Running Models with Replicate
Replicate enables users to run models via a straightforward API call. You can use various programming languages, including Python, JavaScript, and cURL.
Python Example:
import replicate
output = replicate.run(
"stability-ai/stable-diffusion-3:527d2a6296facb8e47ba1eaf17f142c240c19a30894f437feee9b91cc29d8e4f",
input={
"prompt": "a photo of vibrant artistic graffiti on a wall saying \"SD3 medium\""
}
)
print(output)
JavaScript Example:
import Replicate from "replicate";
const replicate = new Replicate();
const output = await replicate.run(
"stability-ai/stable-diffusion-3:527d2a6296facb8e47ba1eaf17f142c240c19a30894f437feee9b91cc29d8e4f",
{
input: {
prompt: "a photo of vibrant artistic graffiti on a wall saying \"SD3 medium\""
}
}
);
console.log(output);
cURL Example:
curl -s -X POST \
-H "Authorization: Token $REPLICATE_API_TOKEN" \
-H "Content-Type: application/json" \
-d $'{
"version": "527d2a6296facb8e47ba1eaf17f142c240c19a30894f437feee9b91cc29d8e4f",
"input": {
"prompt": "a photo of vibrant artistic graffiti on a wall saying \"SD3 medium\""
}
}' \
https://api.replicate.com/v1/predictions
Fine-Tuning Models
Replicate supports fine-tuning of models to enhance their performance for specific tasks. Users can upload training data and initiate the fine-tuning process through the Replicate API.
import replicate
training = replicate.trainings.create(
version="stability-ai/sdxl:c221b2b8ef527988fb59bf24a8b97c4561f1c671f73bd389f866bfb27c061316",
input={
"input_images": "https://my-domain/my-input-images.zip",
},
destination="mattrothenberg/sdxl-fine-tuned"
)
print(training)
Deploying Custom Models
Replicate offers deployment of custom models via Cog, an open-source tool. Cog packages models into deployable API servers. Users must define the model environment in cog.yaml
and specify prediction logic in predict.py
.
Example cog.yaml Configuration:
build:
gpu: true
system_packages:
- "libgl1-mesa-glx"
- "libglib2.0-0"
python_version: "3.10"
python_packages:
- "torch==1.13.1"
predict: "predict.py:Predictor"
Example predict.py Configuration:
from cog import BasePredictor, Input, Path
import torch
class Predictor(BasePredictor):
def setup(self):
"""Load the model into memory to make running multiple predictions efficient"""

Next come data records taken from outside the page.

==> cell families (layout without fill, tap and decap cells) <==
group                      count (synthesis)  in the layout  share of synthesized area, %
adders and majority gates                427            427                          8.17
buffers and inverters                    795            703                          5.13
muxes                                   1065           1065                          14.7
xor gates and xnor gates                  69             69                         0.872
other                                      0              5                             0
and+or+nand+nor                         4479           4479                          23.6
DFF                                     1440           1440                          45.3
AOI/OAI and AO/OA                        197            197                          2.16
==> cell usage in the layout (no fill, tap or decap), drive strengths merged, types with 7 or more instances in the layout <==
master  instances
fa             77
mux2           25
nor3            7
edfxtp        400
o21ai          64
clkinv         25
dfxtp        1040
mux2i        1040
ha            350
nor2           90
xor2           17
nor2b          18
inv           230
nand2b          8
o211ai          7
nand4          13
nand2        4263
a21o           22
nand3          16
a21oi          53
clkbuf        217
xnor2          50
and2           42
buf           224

self.model = torch.load("./weights.pth")
def predict(self, image: Path = Input(description="Grayscale input image")) -> Path:
"""Run a single prediction on the model"""
processed_image = preprocess(image)
output = self.model(processed_image)
return postprocess(output)
Scaling and Pricing
Replicate handles scaling automatically based on traffic. The pricing model is pay-as-you-go, charged per second of usage.
Real-Time Applications
Replicate supports real-time applications. Models such as riffusion/riffusion
facilitate real-time music generation. The API is designed to manage various use cases, including high-throughput and real-time predictions.